O risco de liquidação do Ether.fi Cash Card exige atenção
O erro mais caro com um cartão apoiado em cripto é achar que o limite de despesa é o limite verdadeiro. Não é. O limite verdadeiro fica onde o risco do colateral se torna incómodo.
O Ether.fi Cash Card pode ser poderoso porque deixa gastar sem vender de imediato os criptoativos suportados. Mas se o lado do empréstimo assenta em ativos que se mexem, a conta precisa de folga para os dias feios.
Uma compra normal pode virar uma posição de mercado
Com um cartão de débito, uma compra reduz dinheiro. Com um cartão apoiado em colateral, uma compra pode aumentar a dívida contra ativos que podem cair de preço. A compra em si pode ser banal: compras do supermercado, um hotel, um portátil. O balanço à volta dela não é banal.

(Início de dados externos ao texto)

### src/rtl/rtc_pkg.sv
// Shared definitions for the real-time-of-day source: set-mode state
// encodings, BCD field limits, time bus layout and BCD step helpers.
package rtc_pkg;

  // Set-mode state; also driven out directly as set_field.
  typedef enum logic [1:0] {
    ST_RUN  = 2'd0,
    ST_HOUR = 2'd1,
    ST_MIN  = 2'd2,
    ST_SEC  = 2'd3
  } state_t;

  localparam int unsigned BCD_W  = 8;
  localparam int unsigned TIME_W = 33;

  // Two-digit BCD wrap limits.
  localparam logic [BCD_W-1:0] HH_MAX = 8'h23;
  localparam logic [BCD_W-1:0] MS_MAX = 8'h59;

  // Field offsets inside time_now_data; bits above HH stay zero.
  localparam int unsigned HH_LSB = 16;
  localparam int unsigned MM_LSB = 8;
  localparam int unsigned SS_LSB = 0;

  // Two-digit BCD increment, wrapping max -> 00.
  function automatic logic [BCD_W-1:0] bcd_inc(input logic [BCD_W-1:0] v,
                                               input logic [BCD_W-1:0] max);
    if (v == max)
      bcd_inc = '0;
    else if (v[3:0] == 4'h9)
      bcd_inc = {v[7:4] + 4'd1, 4'h0};
    else
      bcd_inc = {v[7:4], v[3:0] + 4'd1};
  endfunction

  // Two-digit BCD decrement, wrapping 00 -> max.
  function automatic logic [BCD_W-1:0] bcd_dec(input logic [BCD_W-1:0] v,
                                               input logic [BCD_W-1:0] max);
    if (v == '0)
      bcd_dec = max;
    else if (v[3:0] == 4'h0)
      bcd_dec = {v[7:4] - 4'd1, 4'h9};
    else
      bcd_dec = {v[7:4], v[3:0] - 4'd1};
  endfunction

endpackage

### src/rtl/rtc_time_source_bcd_field_counter.sv
// Two-digit BCD up/down counter for one time field (hh, mm or ss).
// Ports:
//   clk_50M, s_rst_n : clock, synchronous active-low reset (loads INIT)
//   inc, dec         : edit step up/down; both together do nothing
//   carry_in         : run-time advance from the lower field or the 1 Hz tick
//   value            : current BCD value
//   carry_out_c      : combinational, high when carry_in wraps MAX -> 00
module bcd_field_counter
  import rtc_pkg::*;
#(
  parameter logic [7:0] MAX  = 8'h59,
  parameter logic [7:0] INIT = 8'h00
) (
  input  logic             clk_50M,
  input  logic             s_rst_n,
  input  logic             inc,
  input  logic             dec,
  input  logic             carry_in,
  output logic [BCD_W-1:0] value,
  output logic             carry_out_c
);

  logic up_c;
  logic dn_c;

  // Only the run-time advance ripples onward; edits never carry.
  always_comb begin
    up_c        = (inc | carry_in) & ~dec;
    dn_c        = dec & ~inc & ~carry_in;
    carry_out_c = carry_in & (value == MAX);
  end

  // Field register.
  always_ff @(posedge clk_50M) begin
    if (!s_rst_n)
      value <= INIT;
    else if (up_c)
      value <= bcd_inc(value, MAX);
    else if (dn_c)
      value <= bcd_dec(value, MAX);
  end

endmodule

### src/rtl/rtc_time_source.sv
// 24 h BCD wall clock with key-driven set mode and edit-field blink flag.
// Ports:
//   clk_50M, s_rst_n   : clock, synchronous active-low reset
//   key_mode           : pulse, steps RUN -> HOUR -> MIN -> SEC -> RUN
//   key_up, key_down   : pulse, edit the selected field with wrap
//   time_now_data[32:0]: {9'd0, hh, mm, ss} packed BCD
//   sec_tick           : one-cycle pulse when seconds advance in RUN
//   set_field[1:0]     : 0=RUN, 1=HOUR, 2=MIN, 3=SEC
//   blink              : half-second toggle in set states, 1 in RUN
module rtc_time_source
  import rtc_pkg::*;
#(
  parameter int unsigned CLK_HZ    = 50_000_000,
  parameter logic [23:0] INIT_TIME = 24'h08_00_00
) (
  input  logic              clk_50M,
  input  logic              s_rst_n,
  input  logic              key_mode,
  input  logic              key_up,
  input  logic              key_down,
  output logic [TIME_W-1:0] time_now_data,
  output logic              sec_tick,
  output logic [1:0]        set_field,
  output logic              blink
);

  localparam int unsigned PRE_W   = (CLK_HZ > 1) ? $clog2(CLK_HZ) : 1;
  localparam int unsigned HALF_HZ = (CLK_HZ / 2 > 0) ? CLK_HZ / 2 : 1;
  localparam int unsigned BLK_W   = (HALF_HZ > 1) ? $clog2(HALF_HZ) : 1;
  localparam logic [PRE_W-1:0] PRE_TC = PRE_W'(CLK_HZ - 1);
  localparam logic [BLK_W-1:0] BLK_TC = BLK_W'(HALF_HZ - 1);

  state_t           state;
  state_t           state_nxt;
  logic [PRE_W-1:0] presc;
  logic [BLK_W-1:0] blk_cnt;
  logic             presc_tc_c;
  logic             tick_c;
  logic             presc_clr_c;
  logic             enter_set_c;
  logic             edit_up_c;
  logic             edit_dn_c;
  logic             hh_inc_c, hh_dec_c;
  logic             mm_inc_c, mm_dec_c;
  logic             ss_inc_c, ss_dec_c;
  logic [BCD_W-1:0] hh_q, mm_q, ss_q;
  logic             ss_carry_c, mm_carry_c, hh_carry_c;

  assign presc_tc_c = (presc == PRE_TC);
  assign set_field  = state;

  // State register.
  always_ff @(posedge clk_50M) begin
    if (!s_rst_n)
      state <= ST_RUN;
    else
      state <= state_nxt;
  end

  // Next state, tick qualification and edit decode. key_mode always wins,
  // which also suppresses a tick landing on the RUN -> HOUR edge.
  always_comb begin
    state_nxt   = state;
    tick_c      = 1'b0;
    presc_clr_c = 1'b0;
    edit_up_c   = 1'b0;
    edit_dn_c   = 1'b0;
    case (state)
      ST_RUN: begin
        if (key_mode) state_nxt = ST_HOUR;
        else          tick_c    = presc_tc_c;
      end
      ST_HOUR: if (key_mode) state_nxt = ST_MIN;
      ST_MIN:  if (key_mode) state_nxt = ST_SEC;
      ST_SEC: begin
        if (key_mode) begin
          state_nxt   = ST_RUN;
          presc_clr_c = 1'b1;
        end
      end
      default: state_nxt = ST_RUN;
    endcase
    if ((state != ST_RUN) && !key_mode) begin
      edit_up_c = key_up & ~key_down;
      edit_dn_c = key_down & ~key_up;
    end
    enter_set_c = key_mode & (state_nxt != ST_RUN);
    hh_inc_c    = edit_up_c & (state == ST_HOUR);
    hh_dec_c    = edit_dn_c & (state == ST_HOUR);
    mm_inc_c    = edit_up_c & (state == ST_MIN);
    mm_dec_c    = edit_dn_c & (state == ST_MIN);
    ss_inc_c    = edit_up_c & (state == ST_SEC);
    ss_dec_c    = edit_dn_c & (state == ST_SEC);
  end

  // 1 Hz prescaler; cleared on set-mode exit so the first tick is a full second out.
  always_ff @(posedge clk_50M) begin
    if (!s_rst_n)
      presc <= '0;
    else if (presc_clr_c || presc_tc_c)
      presc <= '0;
    else
      presc <= presc + PRE_W'(1);
  end

  // Registered tick, coincident with the time update.
  always_ff @(posedge clk_50M) begin
    if (!s_rst_n)
      sec_tick <= 1'b0;
    else
      sec_tick <= tick_c;
  end

  // Half-second blink; restarts low on every entry into a set state.
  always_ff @(posedge clk_50M) begin
    if (!s_rst_n) begin
      blink   <= 1'b1;
      blk_cnt <= '0;
    end else if (state_nxt == ST_RUN) begin
      blink   <= 1'b1;
      blk_cnt <= '0;
    end else if (enter_set_c) begin
      blink   <= 1'b0;
      blk_cnt <= '0;
    end else if (blk_cnt == BLK_TC) begin
      blink   <= ~blink;
      blk_cnt <= '0;
    end else begin
      blk_cnt <= blk_cnt + BLK_W'(1);
    end
  end

  // Seconds, minutes, hours; carry ripples within one cycle.
  bcd_field_counter #(.MAX(MS_MAX), .INIT(INIT_TIME[7:0])) u_ss (
    .clk_50M    (clk_50M),
    .s_rst_n    (s_rst_n),
    .inc        (ss_inc_c),
    .dec        (ss_dec_c),
    .carry_in   (tick_c),
    .value      (ss_q),
    .carry_out_c(ss_carry_c)
  );

  bcd_field_counter #(.MAX(MS_MAX), .INIT(INIT_TIME[15:8])) u_mm (
    .clk_50M    (clk_50M),
    .s_rst_n    (s_rst_n),
    .inc        (mm_inc_c),
    .dec        (mm_dec_c),
    .carry_in   (ss_carry_c),
    .value      (mm_q),
    .carry_out_c(mm_carry_c)
  );

  bcd_field_counter #(.MAX(HH_MAX), .INIT(INIT_TIME[23:16])) u_hh (
    .clk_50M    (clk_50M),
    .s_rst_n    (s_rst_n),
    .inc        (hh_inc_c),
    .dec        (hh_dec_c),
    .carry_in   (mm_carry_c),
    .value      (hh_q),
    .carry_out_c(hh_carry_c)
  );

  // Midnight wrap needs no further action; hours simply return to 00.
  logic unused_c;
  assign unused_c = hh_carry_c;

  // Time bus assembly; reserved upper bits held at zero.
  always_comb begin
    time_now_data                   = '0;
    time_now_data[HH_LSB +: BCD_W]  = hh_q;
    time_now_data[MM_LSB +: BCD_W]  = mm_q;
    time_now_data[SS_LSB +: BCD_W]  = ss_q;
  end

endmodule

### config.mk
export PLATFORM = sky130hd
export DESIGN_NAME = rtc_time_source
export DESIGN_NICKNAME = d
export VERILOG_FILES = /design/src/rtl/rtc_pkg.sv /design/src/rtl/rtc_time_source_bcd_field_counter.sv /design/src/rtl/rtc_time_source.sv
export SDC_FILE = /design/constraint.sdc
export NUM_CORES = 1
export LEC_CHECK = 0
export CORE_MARGIN = 2
export CORE_UTILIZATION = 63
export DETAILED_ROUTE_END_ITERATION = 7
export GPL_TIMING_DRIVEN = 1
export HOLD_SLACK_MARGIN = 0.03
export PLACE_DENSITY = 0.86
export SETUP_SLACK_MARGIN = 0.2
export SLEW_MARGIN = 20
export SYNTH_ARGS = -nofsm -noshare
export SYNTH_HDL_FRONTEND = slang
export SYNTH_HIERARCHICAL = 1
export SYNTH_SLANG_ARGS = --single-unit
### constraint.sdc
create_clock -name clk_50M -period 9.1 [get_ports clk_50M]
set_input_delay 0.91 -clock clk_50M [delete_from_list [all_inputs] [get_ports clk_50M]]
set_output_delay 0.91 -clock clk_50M [all_outputs]
set_load 0.005 [all_outputs]
==> flow_summary_export.csv, run 1 <==
group,metric,value,unit
flow_run,drv_cap,0,
setup_path,worstReg2RegEnd,"u_hh/value[0]",
clock_tree,clockRootBuffer,"clkbuf_8",
clock_tree,cts_buffer_depth,2,
global_route,grt_first_pass_wirelength,18.9,mm
global_route,gr-total-overflow,0,
floorplanning,dieHeight,92.9,um
power,p_leak,1.99,nW
route,drtIter0Drc,243,
clock_tree,cts_num_sinks,79,
finish,drive_gt1_share,8.04,%
clock_tree,tritoncts,"yes",
global_route,grt_max_degree,29,
synthesis,synth.avg_cell_area,8.34,um2
sta,final_max_slew_viol_count,0,
floorplanning,coreArea,7690,um2
placed_design,dp_worst_setup_slack,5470,ps
finish,num_antenna_cells,0,
sta,fin_crit,3420,ps
setup_path,crit_path_end,"u_hh/value[0]",
finish,final_area,5530,um2
route,dr_total_vias,4560,
route,ant_nets,0,
setup_path,rr_startpoint,"presc[0]",
sta,fin_crit_sh,37.6,%
clock_tree,cts_made_buffers,9,
route,viasPerCell,6.30,
sta,holdWs,481,ps
route,drc,0,
sta,setup_viol,0,
finish,nNetsFinal,647,
setup_path,cp-startpoint,"presc[0]",
global_route,antenna_found_initial,0,
clock_tree,cts_hold_buf,0,
route,dr.pass1.iters,5,
floorplanning,start_util,64.7,%
power,irDropWorstVdd,0.119,mV
sta,slew_headroom,37.3,%
clock_tree,htreeDepth,3,
sta,final.setup_skew,15.0,ps
setup_path,path_class,"reg2reg",
route,totalWireLength,11.3,mm
sta,finalSetupTns,0,ps
finish,area_growth,11.2,%
sta,hold_violations,0,
outcome,status,"finished, final reports clean",
power,power,0.701,mW
floorplanning,die_w,92.9,um
synthesis,syn_area,4970,um2
clock_tree,cts_setup_buffers,0,
setup_path,arrival,3660,ps
global_route,grt_util_all_layers,26.4,%
placed_design,gp_congestion,0.971,
setup_path,r2r_slack,5680,ps
setup_path,worstSetupStartpointType,"flop",
sta,fmax,292,MHz
finish,fin_cells,724,
synthesis,synthCells,596,
setup_path,required,9340,ps
route,routedWlPerCell,15.5,um
clock_tree,clk_pin_slew,80,ps
hold_path,hold_class,"reg2reg",
placed_design,dp_cells,709,
placed_design,post_dp_cell_area,5300,um2
floorplanning,ios,42,
finish,fin_util,72.0,%
clock_tree,clk_latency,340,ps
power,power.density,127,nW/um2
setup_path,r2r_cells,12,
sta,worst_pin_slew,938,ps
setup_path,end_kind,"flop",
floorplanning,row_count,32,
floorplanning,dieArea,8620,um2
sta,rsz0062_at_grt,"no",
sta,setup_slack,5680,ps
clock_tree,cts-resized-gates,0,
synthesis,yosysWarnings,6,
placed_design,post-dp-hpwl,7.73,mm
placed_design,numPortBuffers,32,
setup_path,crit_path_max_fanout,7,
global_route,grt_pass1_vias,4112,
==> per-layer routing <==
| layer | part of all wire, % | global-route usage (%) | vias to the layer above |
|---|---|---|---|
| li1 | - | - | 2237 |
| met1 | 45 | 35.0 | 2151 |
| met2 | 48 | 44.1 | 157 |
| met3 | 5.8 | 3.34 | 15 |
| met4 | 1.2 | 9.56 | 0 |
| met5 | 0 | 0 | - |
==> where the power goes <==
part           switching (mW)  internal, mW  leakage, nW
clock                   0.125         0.175        0.118
sequential            0.00723         0.350        0.638
combinational          0.0251        0.0192         1.23
total                   0.157         0.545         1.99
==> cell type report <==
type / count / area, um2
inverter: 28 / 105
fill: 587 / 2150
clock inverter: 3 / 65.1
clock buffer: 12 / 165
timing repair buffer: 35 / 343
sequential: 79 / 1580
tap: 102 / 128
multi-input combinational: 465 / 3150
==> how the worst min path moves through the flow <==
stage                           from          to  slack, ps  depth (start not counted)
after CTS                 blk_cnt[0]  blk_cnt[0]        490                          1
after global routing      blk_cnt[0]  blk_cnt[0]        520                          1
after detailed placement  blk_cnt[0]  blk_cnt[0]        450                          1
final                     blk_cnt[0]  blk_cnt[0]        480                          1
after floorplan           blk_cnt[0]  blk_cnt[0]        430                          1
after global placement    blk_cnt[0]  blk_cnt[0]        440                          1
==> worst max-delay path, stage by stage (launching register included) <==
cell and delay (ps):
dfxtp_1 380, ha_1 260, nand2_1 120, or2_2 350, nor4_4 280, and3b_1 310
and3_1 270, and3_1 230, nor2_1 120, or2_1 320, a211oi_2 330, nor3_1 100
a211oi_1 280
==> cells in the final DEF, fill, tap and decap left out, types with 11 or more instances in the layout <==
cell and instances:
o21ai_0 29, xnor2_1 18, inv_1 28, a211oi_1 18
clkdlybuf4s50_1 32, clkbuf_8 12, or3_1 14, nand2_1 36
ha_1 24, or4_1 15, a21oi_1 23, nand4_1 16
nor3_1 29, dfxtp_1 79, xor2_1 14, nand3_1 22
nor2_1 48, o31ai_1 11
==> state kept, by name, summed over array words and instances (netlist names) <==
register    cells
presc          26
blk_cnt        25
u_hh/value      8
u_mm/value      8
u_ss/value      8
set_field       2
blink           1
sec_tick        1
Power figures use the tool's default switching activity.
==> run 2: changes to the inputs <==
--- a/config.mk
+++ b/config.mk
@@ -6,11 +6,11 @@
 export NUM_CORES = 1
 export LEC_CHECK = 0
 export CORE_MARGIN = 2
-export CORE_UTILIZATION = 63
+export CORE_UTILIZATION = 53
 export DETAILED_ROUTE_END_ITERATION = 7
 export GPL_TIMING_DRIVEN = 1
 export HOLD_SLACK_MARGIN = 0.03
-export PLACE_DENSITY = 0.86
+export PLACE_DENSITY = 0.77
 export SETUP_SLACK_MARGIN = 0.2
 export SLEW_MARGIN = 20
 export SYNTH_ARGS = -nofsm -noshare
==> constraint.sdc (replaced) <==
create_clock -name clk_50M -period 3 [get_ports clk_50M]
set_input_delay 0.3 -clock clk_50M [delete_from_list [all_inputs] [get_ports clk_50M]]
set_output_delay 0.3 -clock clk_50M [all_outputs]
set_load 0.005 [all_outputs]
==> flow_summary_export.csv, run 2 (synthesis gave the netlist of run 1 again) <==
group,metric,value,unit
route,highest_layer,"met4",
setup_path,cpLargestDelayFamily,"simple AND/OR/NAND/NOR gates",
sta,setup_slack,267,ps
setup_path,worstSetupStartpointType,"flop",
route,routedWlPerCell,15.0,um
clock_tree,cts_made_buffers,9,
outcome,status,"finished, final reports clean",
hold_path,worstHoldStart,"blk_cnt[0]",
placed_design,gp_congestion,0.916,
finish,num_antenna_cells,0,
sta,final_max_slew_viol_count,0,
finish,final_area,5840,um2
floorplanning,start_util,54.3,%
finish,num-fill-cells,788,
setup_path,required,3230,ps
route,wl_met3,451,um
hold_path,holdPathEnd,"blk_cnt[0]",
flow_run,drv_cap,0,
sta,fmax,366,MHz
global_route,gr-total-overflow,0,
setup_path,worstReg2RegEnd,"u_hh/value[6]",
floorplanning,row_count,35,
hold_path,hold_class,"reg2reg",
sta,setup_viol,0,
power,power.density,334,nW/um2
finish,final_cell_mix,"dfxtp_1 (72), nor2_1 (46), nand2_1 (35)",
global_route,antenna_found_initial,0,
route,drc,0,
route,drtIter0Drc,221,
finish,largest_register_ff_count,26,
route,ant_nets,0,
finish,fin_cells,762,
setup_path,cp-startpoint,"presc[24]",
sta,hold_violations,0,
finish,final_common_cell,"dfxtp_1",
setup_path,r2r_cells,11,
finish,seqCellArea,1600,um2
clock_tree,cts_num_sinks,79,
setup_path,critPathMaxStageDelay,430,ps
sta,finalSetupTns,0,ps
finish,top_regs,"presc (26), blk_cnt (25)",
setup_path,cp_common_cell,"and3_4",
floorplanning,dieArea,10200,um2
floorplanning,die_w,101,um
route,wl_met2,5.64,mm
finish,nNetsFinal,675,
clock_tree,htreeDepth,3,
setup_path,path_class,"reg2reg",
sta,rsz0062_at_grt,"yes",
clock_tree,cts_hold_buf,0,
floorplanning,ios,42,
floorplanning,coreArea,9150,um2
power,p_leak,2.12,nW
setup_path,crit_path_max_fanout,7,
hold_path,hold_path_depth,1,
global_route,grt_pass1_vias,4255,
placed_design,dp_cells,728,
placed_design,post_dp_cell_area,5410,um2
route,dr_total_vias,4617,
finish,drive_gt1_share,16.0,%
clock_tree,cts_buffer_depth,2,
setup_path,worstPathBufferInverterCount,0,
finish,largest_register,"presc",
clock_tree,clk_pin_slew,90,ps
floorplanning,dieHeight,101,um
setup_path,arrival,2970,ps
global_route,grt_util_all_layers,22.7,%
setup_path,crit_slowest_cell,"a221o_2",
global_route,grt_max_degree,29,
sta,fin_crit,2730,ps
clock_tree,clk_latency,350,ps
route,totalWireLength,11.5,mm
route,dr.pass1.iters,5,
placed_design,numPortBuffers,32,
setup_path,r2r_slack,270,ps
clock_tree,tritoncts,"yes",
sta,fin_crit_sh,91.1,%
setup_path,rr_startpoint,"presc[24]",
route,viasPerCell,6.06,
setup_path,end_kind,"flop",
placed_design,dp_worst_setup_slack,72.2,ps
placed_design,post-dp-hpwl,7.93,mm
finish,fin_util,63.8,%
setup_path,crit_path_cell_trace,"nor4_2, nand4_1, nor4_4, and3b_2, and3_4, and3_4, nor2_4, and2_4, a221o_2, a21oi_2, a211oi_2",
power,irDropWorstVdd,0.243,mV
finish,multi_input_area,3260,um2
sta,final.setup_skew,10.5,ps
finish,area_growth,17.4,%
global_route,grt_first_pass_wirelength,19.1,mm
clock_tree,clockRootBuffer,"clkbuf_8",
route,wl_met1,5.17,mm
run 2: through the flow:
step / hold WS, ps / power, mW
4_1_cts: 482 / 1.96
2_1_floorplan: 381 / 1.20
3_3_place_gp: 442 / 1.24
3_5_place_dp: 460 / 1.24
5_1_grt: 515 / 2.04
6_report: 482 / 1.95
run 2: report_power, final:
group / internal, mW / total, mW / switching (mW)
sequential: 1.06 / 1.08 / 0.0236
clock: 0.322 / 0.716 / 0.394
combinational: 0.0704 / 0.151 / 0.0810
total: 1.45 / 1.95 / 0.498
run 2: area by class of cell:
class | count | share of cell area [%]
flip-flops and latches | 79 | 27.3
clock inverters | 5 | 0.579
clock buffers | 11 | 2.42
well taps | 111 | 2.38
inverters | 28 | 1.80
multi-input cells | 465 | 55.9
repair buffers | 63 | 9.60
run 2: worst max path at each step:
| stage | to | slack, ps | cells past startpoint |
|---|---|---|---|
| floorplan | u_hh/value[1] | 200 | 12 |
| global placement | u_hh/value[1] | 200 | 11 |
| detailed placement | u_hh/value[1] | 70 | 11 |
| CTS | u_hh/value[3] | 200 | 13 |
| global route | u_hh/value[0] | 130 | 12 |
| finish | u_hh/value[6] | 270 | 11 |
run 2: routing by layer:
metal | track usage, % | vias to the layer above
met5 | 0 | -
met1 | 29.2 | 2194
met4 | 8.85 | 0
met3 | 3.40 | 20
li1 | - | 2284
met2 | 38.3 | 119
run 2: what timing repair did:
action / in CTS / in global routing
endpoints found under the setup margin: 8 / 11
setup buffers: 8 / 10
pin swaps: 12 / 18
resized for setup: 9 / 22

Por isso o risco de liquidação merece linguagem simples. Se o valor do colateral cair o suficiente, a conta pode precisar de mais colateral, de um pagamento ou de outra ação para se manter saudável. Esperar que a aplicação comece aos gritos é um mau plano.
Deixe mais folga do que parece eficiente
Quem usa cripto raramente gosta de almofadas paradas. Parecem ineficientes. Mas uma almofada não está parada se evita decisões forçadas durante uma queda.
Não peça emprestado até ao limite só porque a interface deixa. Guarde uma almofada que sobreviva a um fim de semana mau, não apenas a uma tarde calma. Se isso tornar o cartão menos entusiasmante, ainda bem. Entusiasmo costuma ser o estado de espírito errado para crédito.
Ajuste a despesa àquilo que consegue vigiar
Se não está disposto a verificar a posição com regularidade, use o cartão com leveza. Se quer passar compras maiores por ele, trate a saúde do colateral como parte do processo de compra.
O cartão pode tornar a despesa em cripto mais suave. Não consegue fazer a volatilidade desaparecer. A frase não é dramática, mas é a que vale a pena guardar.